Start-ups : 68 % vont transférer siège et fonds à cause de la refonte judiciaire
Selon Start-Up Nation Central, le nombre de chefs et d'investisseurs de start-up ayant décidé de retirer leurs fonds et de se délocaliser a fortement augmenté depuis 3 mois
Sharon Wrobel est journaliste spécialisée dans les technologies pour le Times of Israel.

Près de 70 % des startups israéliennes sont en train de prendre des mesures actives pour retirer leurs fonds et transférer des parties de leurs activités en dehors du pays en raison de l’incertitude créée par le projet de refonte du système judiciaire, selon une enquête de Start-Up Nation Central, qui suit l’évolution de l’écosystème technologique local.
Selon les résultats de l’enquête, 68 % des startups israéliennes ont pris des « dispositions juridiques et financières », dont le retrait de liquidités, le transfert de leur siège social hors d’Israël, la délocalisation d’employés et des licenciements. Dans l’ensemble, 78 % des dirigeants de startups interrogés ont déclaré que le plan controversé du gouvernement visant à affaiblir le système judiciaire du pays avait un impact « négatif » sur leurs activités, et 84 % des investisseurs en capital-risque ont déclaré qu’il avait une influence négative sur les entreprises composant leur portefeuille.

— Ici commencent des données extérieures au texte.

## src/design/ifpd_pkg.sv

```systemverilog
// Shared types, codes and helpers for the indexed frame store with palette.
// No dependencies; every other file of the block imports this package.
`default_nettype none

package ifpd_pkg;

  localparam int unsigned COORD_W = 16;
  localparam int unsigned COLOR_W = 8;
  localparam int unsigned ARGB_W  = 32;

  typedef logic signed [COORD_W-1:0] coord_t;
  typedef logic [COLOR_W-1:0]        color_t;
  typedef logic [ARGB_W-1:0]         argb_t;
  typedef logic [3*COLOR_W-1:0]      rgb_t;

  localparam color_t ALPHA_OPAQUE = 8'hFF;

  typedef enum logic [2:0] {
    ACT_PAL8  = 3'd0,
    ACT_PAL6  = 3'd1,
    ACT_PLOT  = 3'd2,
    ACT_FILL  = 3'd3,
    ACT_CLEAR = 3'd4,
    ACT_READ  = 3'd5
  } action_t;

  typedef enum logic [3:0] {
    ST_INIT,
    ST_IDLE,
    ST_PAL,
    ST_CLIP,
    ST_BASE,
    ST_FILL,
    ST_RDF,
    ST_RDP,
    ST_RES
  } state_t;

  // Widens a six-bit component to eight bits by repeating its top two bits.
  function automatic color_t widen6(input color_t c);
    return {c[5:0], c[5:4]};
  endfunction

endpackage

`default_nettype wire

```

## src/design/ifpd_seq.sv

```systemverilog
// Sequencer: clips, steps the shared address adder over covered pixels,
// runs the post-reset clearing pass and holds the result register. Uses ifpd_pkg.
`default_nettype none

module ifpd_seq #(
  parameter int unsigned SCREEN_COLS     = 320,
  parameter int unsigned SCREEN_ROWS     = 200,
  parameter int unsigned PALETTE_ENTRIES = 256,
  parameter int unsigned AW              = 16,
  parameter int unsigned PW              = 8
) (
  input  wire logic             clk,
  input  wire logic             rst_n,
  input  wire logic             in_valid,
  output logic                  in_ready,
  input  wire logic [2:0]       in_action,
  input  wire ifpd_pkg::color_t in_palette_index,
  input  wire ifpd_pkg::color_t in_red,
  input  wire ifpd_pkg::color_t in_green,
  input  wire ifpd_pkg::color_t in_blue,
  input  wire ifpd_pkg::coord_t in_pos_x,
  input  wire ifpd_pkg::coord_t in_pos_y,
  input  wire ifpd_pkg::coord_t in_rect_width,
  input  wire ifpd_pkg::coord_t in_rect_height,
  input  wire ifpd_pkg::color_t in_color_index,
  output logic                  fm_we,
  output logic [AW-1:0]         fm_addr,
  output ifpd_pkg::color_t      fm_wdata,
  input  wire ifpd_pkg::color_t fm_rdata,
  output logic                  pm_we,
  output logic [PW-1:0]         pm_waddr,
  output ifpd_pkg::rgb_t        pm_wdata,
  output logic [PW-1:0]         pm_raddr,
  input  wire ifpd_pkg::rgb_t   pm_rdata,
  output logic                  out_valid,
  input  wire logic             out_stall,
  output ifpd_pkg::argb_t       out_pixel_argb,
  output logic                  out_in_range
);
  import ifpd_pkg::*;

  localparam int unsigned PIXELS   = SCREEN_COLS * SCREEN_ROWS;
  localparam int unsigned INIT_LEN = (PIXELS > PALETTE_ENTRIES) ? PIXELS : PALETTE_ENTRIES;
  localparam int unsigned IW       = $clog2(INIT_LEN);
  localparam int unsigned CW       = (SCREEN_COLS > 1) ? $clog2(SCREEN_COLS) : 1;
  localparam int unsigned RW       = (SCREEN_ROWS > 1) ? $clog2(SCREEN_ROWS) : 1;

  localparam logic [IW:0]         PIX_L   = (IW+1)'(PIXELS);
  localparam logic [IW:0]         ENT_L   = (IW+1)'(PALETTE_ENTRIES);
  localparam logic [IW-1:0]       INIT_LAST = IW'(INIT_LEN - 1);
  localparam logic [8:0]          ENT9    = 9'(PALETTE_ENTRIES);
  localparam logic [AW-1:0]       COLS_A  = AW'(SCREEN_COLS);
  localparam logic [AW:0]         PIX_A   = (AW+1)'(PIXELS);
  localparam logic signed [16:0]  COLS_S  = 17'(SCREEN_COLS);
  localparam logic signed [16:0]  ROWS_S  = 17'(SCREEN_ROWS);
  localparam coord_t              COLS_C  = COORD_W'(SCREEN_COLS);
  localparam coord_t              ROWS_C  = COORD_W'(SCREEN_ROWS);
  localparam coord_t              ONE_C   = 16'sd1;

  state_t          state_r, state_nxt;
  action_t         act_r, act_nxt;
  color_t          pidx_r, pidx_nxt;
  rgb_t            rgb_r, rgb_nxt;
  coord_t          px_r, px_nxt, py_r, py_nxt, w_r, w_nxt, h_r, h_nxt;
  color_t          ci_r, ci_nxt;
  logic [CW-1:0]   x0_r, x0_nxt, xl_r, xl_nxt, col_r, col_nxt;
  logic [RW-1:0]   y0_r, y0_nxt, yl_r, yl_nxt, row_r, row_nxt;
  logic [AW-1:0]   addr_r, addr_nxt, rowb_r, rowb_nxt;
  logic            hit_r, hit_nxt;
  logic            idx_ok_r, idx_ok_nxt;
  logic [IW-1:0]   init_cnt_r, init_cnt_nxt;
  logic            out_valid_r, out_valid_nxt;
  argb_t           out_argb_r, out_argb_nxt;
  logic            out_in_range_r, out_in_range_nxt;

  logic            accept;
  logic            out_free;
  logic signed [16:0] xe, ye, x0s, y0s, x1s, y1s, xls, yls;
  logic            clip_empty;
  logic [AW-1:0]   base_row;

  assign accept   = in_valid && (state_r == ST_IDLE);
  assign out_free = !out_valid_r || !out_stall;

  // Clip unit: one signed add per axis and the bound compares.
  assign xe  = {px_r[15], px_r} + {w_r[15], w_r};
  assign ye  = {py_r[15], py_r} + {h_r[15], h_r};
  assign x0s = px_r[15] ? 17'sd0 : {1'b0, px_r};
  assign y0s = py_r[15] ? 17'sd0 : {1'b0, py_r};
  assign x1s = (xe > COLS_S) ? COLS_S : xe;
  assign y1s = (ye > ROWS_S) ? ROWS_S : ye;
  assign xls = x1s - 17'sd1;
  assign yls = y1s - 17'sd1;
  assign clip_empty = (w_r <= 16'sd0) || (h_r <= 16'sd0) || (x0s >= x1s) || (y0s >= y1s);

  assign base_row = AW'(AW'(y0_r) * COLS_A);

  always_comb begin
    state_nxt = state_r;
    unique case (state_r)
      ST_INIT: begin
        if (init_cnt_r == INIT_LAST) begin
          state_nxt = ST_IDLE;
        end
      end
      ST_IDLE: begin
        if (accept) begin
          case (action_t'(in_action))
            ACT_PAL8, ACT_PAL6: state_nxt = ST_PAL;
            ACT_PLOT, ACT_FILL, ACT_CLEAR, ACT_READ: state_nxt = ST_CLIP;
            default: state_nxt = ST_IDLE;
          endcase
        end
      end
      ST_PAL:  state_nxt = ST_IDLE;
      ST_CLIP: begin
        if (!clip_empty) begin
          state_nxt = ST_BASE;
        end else if (act_r == ACT_READ) begin
          state_nxt = ST_RES;
        end else begin
          state_nxt = ST_IDLE;
        end
      end
      ST_BASE: state_nxt = (act_r == ACT_READ) ? ST_RDF : ST_FILL;
      ST_FILL: begin
        if ((col_r == xl_r) && (row_r == yl_r)) begin
          state_nxt = ST_IDLE;
        end
      end
      ST_RDF:  state_nxt = ST_RDP;
      ST_RDP:  state_nxt = ST_RES;
      ST_RES: begin
        if (out_free) begin
          state_nxt = ST_IDLE;
        end
      end
      default: state_nxt = ST_IDLE;
    endcase
  end

  always_comb begin
    act_nxt          = act_r;
    pidx_nxt         = pidx_r;
    rgb_nxt          = rgb_r;
    px_nxt           = px_r;
    py_nxt           = py_r;
    w_nxt            = w_r;
    h_nxt            = h_r;
    ci_nxt           = ci_r;
    x0_nxt           = x0_r;
    xl_nxt           = xl_r;
    y0_nxt           = y0_r;
    yl_nxt           = yl_r;
    col_nxt          = col_r;
    row_nxt          = row_r;
    addr_nxt         = addr_r;
    rowb_nxt         = rowb_r;
    hit_nxt          = hit_r;
    idx_ok_nxt       = idx_ok_r;
    init_cnt_nxt     = init_cnt_r;
    out_argb_nxt     = out_argb_r;
    out_in_range_nxt = out_in_range_r;
    out_valid_nxt    = out_valid_r && out_stall;

    fm_we    = 1'b0;
    fm_addr  = addr_r;
    fm_wdata = ci_r;
    pm_we    = 1'b0;
    pm_waddr = pidx_r[PW-1:0];
    pm_wdata = rgb_r;
    pm_raddr = fm_rdata[PW-1:0];
    in_ready = 1'b0;

    unique case (state_r)
      ST_INIT: begin
        fm_addr      = init_cnt_r[AW-1:0];
        fm_wdata     = '0;
        fm_we        = {1'b0, init_cnt_r} < PIX_L;
        pm_waddr     = init_cnt_r[PW-1:0];
        pm_wdata     = {3{8'(init_cnt_r[PW-1:0])}};
        pm_we        = {1'b0, init_cnt_r} < ENT_L;
        init_cnt_nxt = init_cnt_r + 1'b1;
      end
      ST_IDLE: begin
        in_ready = 1'b1;
        if (accept) begin
          act_nxt  = action_t'(in_action);
          pidx_nxt = in_palette_index;
          ci_nxt   = in_color_index;
          if (action_t'(in_action) == ACT_PAL6) begin
            rgb_nxt = {widen6(in_red), widen6(in_green), widen6(in_blue)};
          end else begin
            rgb_nxt = {in_red, in_green, in_blue};
          end
          px_nxt = in_pos_x;
          py_nxt = in_pos_y;
          w_nxt  = ONE_C;
          h_nxt  = ONE_C;
          if (action_t'(in_action) == ACT_FILL) begin
            w_nxt = in_rect_width;
            h_nxt = in_rect_height;
          end else if (action_t'(in_action) == ACT_CLEAR) begin
            px_nxt = '0;
            py_nxt = '0;
            w_nxt  = COLS_C;
            h_nxt  = ROWS_C;
          end
        end
      end
      ST_PAL: begin
        pm_we = {1'b0, pidx_r} < ENT9;
      end
      ST_CLIP: begin
        hit_nxt = !clip_empty;
        x0_nxt  = x0s[CW-1:0];
        xl_nxt  = xls[CW-1:0];
        y0_nxt  = y0s[RW-1:0];
        yl_nxt  = yls[RW-1:0];
      end
      ST_BASE: begin
        rowb_nxt = base_row;
        addr_nxt = base_row + AW'(x0_r);
        col_nxt  = x0_r;
        row_nxt  = y0_r;
      end
      ST_FILL: begin
        fm_we = 1'b1;
        if (col_r == xl_r) begin
          col_nxt  = x0_r;
          row_nxt  = row_r + 1'b1;
          rowb_nxt = rowb_r + COLS_A;
          addr_nxt = rowb_r + COLS_A + AW'(x0_r);
        end else begin
          col_nxt  = col_r + 1'b1;
          addr_nxt = addr_r + 1'b1;
        end
      end
      ST_RDF: begin
      end
      ST_RDP: begin
        idx_ok_nxt = {1'b0, fm_rdata} < ENT9;
      end
      ST_RES: begin
        if (out_free) begin
          out_valid_nxt    = 1'b1;
          out_in_range_nxt = hit_r;
          if (!hit_r) begin
            out_argb_nxt = '0;
          end else if (idx_ok_r) begin
            out_argb_nxt = {ALPHA_OPAQUE, pm_rdata};
          end else begin
            out_argb_nxt = {ALPHA_OPAQUE, 24'h0};
          end
        end
      end
      default: begin
      end
    endcase
  end

  always_ff @(posedge clk) begin
    if (!rst_n) begin
      state_r     <= ST_INIT;
      init_cnt_r  <= '0;
      out_valid_r <= 1'b0;
    end else begin
      state_r     <= state_nxt;
      init_cnt_r  <= init_cnt_nxt;
      out_valid_r <= out_valid_nxt;
    end
  end

  always_ff @(posedge clk) begin
    act_r          <= act_nxt;
    pidx_r         <= pidx_nxt;
    rgb_r          <= rgb_nxt;
    px_r           <= px_nxt;
    py_r           <= py_nxt;
    w_r            <= w_nxt;
    h_r            <= h_nxt;
    ci_r           <= ci_nxt;
    x0_r           <= x0_nxt;
    xl_r           <= xl_nxt;
    y0_r           <= y0_nxt;
    yl_r           <= yl_nxt;
    col_r          <= col_nxt;
    row_r          <= row_nxt;
    addr_r         <= addr_nxt;
    rowb_r         <= rowb_nxt;
    hit_r          <= hit_nxt;
    idx_ok_r       <= idx_ok_nxt;
    out_argb_r     <= out_argb_nxt;
    out_in_range_r <= out_in_range_nxt;
  end

  assign out_valid      = out_valid_r;
  assign out_pixel_argb = out_argb_r;
  assign out_in_range   = out_in_range_r;

  // A fill write must stay inside the frame store and inside the clipped window.
  a_fill_addr_in_store: assert property (@(posedge clk) disable iff (!rst_n)
    (state_r == ST_FILL) |-> ({1'b0, addr_r} < PIX_A))
    else $error("fill address beyond frame store");

  a_fill_in_window: assert property (@(posedge clk) disable iff (!rst_n)
    (state_r == ST_FILL) |-> ((col_r >= x0_r) && (col_r <= xl_r) && (row_r <= yl_r)))
    else $error("fill position outside clipped window");

  // An off-screen read answers all zeros; an on-screen read is always opaque.
  a_result_form: assert property (@(posedge clk) disable iff (!rst_n)
    out_valid_r |-> (out_in_range_r ? (out_argb_r[31:24] == ALPHA_OPAQUE)
                                    : (out_argb_r == '0)))
    else $error("result color does not match its range flag");

  // A result is only formed after the clip step or the palette lookup.
  a_res_entry: assert property (@(posedge clk) disable iff (!rst_n)
    ((state_r == ST_RES) && ($past(state_r) != ST_RES)) |->
      (($past(state_r) == ST_RDP) || ($past(state_r) == ST_CLIP)))
    else $error("result state entered out of sequence");

endmodule

`default_nettype wire

```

Entreprises et investisseurs sont en train d’entreprendre des démarches concrètes pour transférer leurs activités hors d’Israël ; cette tendance s’est considérablement accrue au cours des trois derniers mois », a déclaré Avi Hasson, directeur général de Start-Up Nation Central. « Les tendances inquiétantes telles que l’enregistrement d’une société à l’étranger ou le lancement de nouvelles startups en dehors d’Israël seront difficiles à inverser. »

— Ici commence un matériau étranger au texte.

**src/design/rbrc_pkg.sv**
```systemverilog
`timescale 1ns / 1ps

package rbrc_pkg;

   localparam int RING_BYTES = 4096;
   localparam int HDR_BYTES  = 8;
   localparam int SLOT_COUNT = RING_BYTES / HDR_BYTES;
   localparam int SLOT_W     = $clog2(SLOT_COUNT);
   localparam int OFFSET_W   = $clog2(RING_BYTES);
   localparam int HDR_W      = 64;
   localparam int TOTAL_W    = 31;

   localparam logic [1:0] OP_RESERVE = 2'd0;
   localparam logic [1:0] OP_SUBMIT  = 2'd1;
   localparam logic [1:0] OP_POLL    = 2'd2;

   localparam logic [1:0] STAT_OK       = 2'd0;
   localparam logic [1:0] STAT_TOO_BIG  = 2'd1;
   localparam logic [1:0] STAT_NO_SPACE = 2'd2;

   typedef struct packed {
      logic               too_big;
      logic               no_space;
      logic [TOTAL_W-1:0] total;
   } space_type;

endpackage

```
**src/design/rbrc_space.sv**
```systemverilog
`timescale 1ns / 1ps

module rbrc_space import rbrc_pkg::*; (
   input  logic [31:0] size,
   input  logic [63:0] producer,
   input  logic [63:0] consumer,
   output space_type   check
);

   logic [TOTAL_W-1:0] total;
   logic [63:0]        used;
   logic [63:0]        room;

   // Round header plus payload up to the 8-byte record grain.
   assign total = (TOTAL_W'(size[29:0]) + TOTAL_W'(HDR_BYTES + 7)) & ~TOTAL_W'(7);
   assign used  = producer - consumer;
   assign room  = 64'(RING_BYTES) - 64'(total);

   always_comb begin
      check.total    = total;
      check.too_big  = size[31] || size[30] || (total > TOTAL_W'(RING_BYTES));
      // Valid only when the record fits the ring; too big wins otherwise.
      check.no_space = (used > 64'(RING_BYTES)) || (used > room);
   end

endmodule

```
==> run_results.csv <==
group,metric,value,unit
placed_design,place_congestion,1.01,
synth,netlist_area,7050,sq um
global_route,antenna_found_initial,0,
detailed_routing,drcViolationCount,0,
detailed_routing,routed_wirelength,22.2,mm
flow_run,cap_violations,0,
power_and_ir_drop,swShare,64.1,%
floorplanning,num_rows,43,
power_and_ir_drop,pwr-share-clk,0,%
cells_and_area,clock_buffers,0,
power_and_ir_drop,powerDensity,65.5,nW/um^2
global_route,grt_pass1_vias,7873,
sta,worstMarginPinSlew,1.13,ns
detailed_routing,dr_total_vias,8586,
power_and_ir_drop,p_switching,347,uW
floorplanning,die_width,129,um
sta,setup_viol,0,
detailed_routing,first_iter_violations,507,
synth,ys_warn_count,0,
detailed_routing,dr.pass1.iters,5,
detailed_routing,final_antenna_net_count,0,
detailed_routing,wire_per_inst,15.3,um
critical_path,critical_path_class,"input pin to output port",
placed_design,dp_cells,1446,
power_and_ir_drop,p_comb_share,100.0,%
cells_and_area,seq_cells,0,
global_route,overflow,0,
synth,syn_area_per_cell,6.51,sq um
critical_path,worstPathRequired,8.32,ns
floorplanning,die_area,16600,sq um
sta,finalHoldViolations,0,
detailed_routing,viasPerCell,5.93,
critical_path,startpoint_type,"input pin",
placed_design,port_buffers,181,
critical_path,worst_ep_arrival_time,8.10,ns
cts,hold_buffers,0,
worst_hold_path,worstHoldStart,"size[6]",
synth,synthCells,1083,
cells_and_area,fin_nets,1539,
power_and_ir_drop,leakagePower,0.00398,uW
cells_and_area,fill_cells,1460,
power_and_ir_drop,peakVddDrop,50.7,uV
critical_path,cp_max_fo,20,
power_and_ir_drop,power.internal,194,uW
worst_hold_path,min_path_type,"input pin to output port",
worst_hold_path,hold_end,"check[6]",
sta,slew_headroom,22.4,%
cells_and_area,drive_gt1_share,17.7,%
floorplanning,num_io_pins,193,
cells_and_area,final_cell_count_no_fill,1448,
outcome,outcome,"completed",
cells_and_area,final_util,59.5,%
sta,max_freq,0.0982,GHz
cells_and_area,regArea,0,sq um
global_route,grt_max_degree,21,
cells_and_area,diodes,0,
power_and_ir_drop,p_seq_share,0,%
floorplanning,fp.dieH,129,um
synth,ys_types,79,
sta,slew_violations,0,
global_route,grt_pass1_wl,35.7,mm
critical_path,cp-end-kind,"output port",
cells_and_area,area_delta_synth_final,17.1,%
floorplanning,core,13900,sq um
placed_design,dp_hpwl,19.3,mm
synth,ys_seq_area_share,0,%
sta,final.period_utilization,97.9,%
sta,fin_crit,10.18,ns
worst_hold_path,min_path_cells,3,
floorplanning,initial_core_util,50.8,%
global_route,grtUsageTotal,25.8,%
==> src/hdl/pfcp_ram.sv <==
// Generic simple dual-port RAM with one write port and a registered read port.
`timescale 1ns / 1ps
module pfcp_ram #(
	parameter int WIDTH = 8,
	parameter int DEPTH = 256
) (
	input  logic                     clk,
	input  logic                     wr_en,
	input  logic [$clog2(DEPTH)-1:0] wr_addr,
	input  logic [WIDTH-1:0]         wr_data,
	input  logic                     rd_en,
	input  logic [$clog2(DEPTH)-1:0] rd_addr,
	output logic [WIDTH-1:0]         rd_data
);

	logic [WIDTH-1:0] mem [DEPTH];

	always_ff @(posedge clk) begin
		if (wr_en) begin
			mem[wr_addr] <= wr_data;
		end
		if (rd_en) begin
			rd_data <= mem[rd_addr];
		end
	end

endmodule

« En tant qu’organisation dont la mission est de renforcer l’industrie technologique en Israël, il est de notre devoir de partager ces données avec les décideurs en Israël et de fournir un tableau actualisé de la situation au fur et à mesure qu’elle évolue », a déclaré Hasson.
L’écosystème technologique est un moteur de croissance essentiel pour l’économie israélienne, puisqu’il génère environ 16 % du PIB et plus de 50 % des exportations, et qu’il contribue à plus de 25 % de l’impôt sur le revenu total perçu par le gouvernement.
L’enquête, menée auprès de 734 fondateurs et PDG de startups et directeurs généraux de fonds de capital-risque représentant un échantillon de 521 entreprises de l’écosystème technologique israélien, a été réalisée les 18 et 19 juillet afin d’évaluer les implications économiques des projets de loi du gouvernement dirigé par le Premier ministre Benjamin Netanyahu, qui visent à limiter l’autorité de la Cour suprême. Parmi les personnes interrogées figuraient 615 dirigeants de startups et 119 investisseurs.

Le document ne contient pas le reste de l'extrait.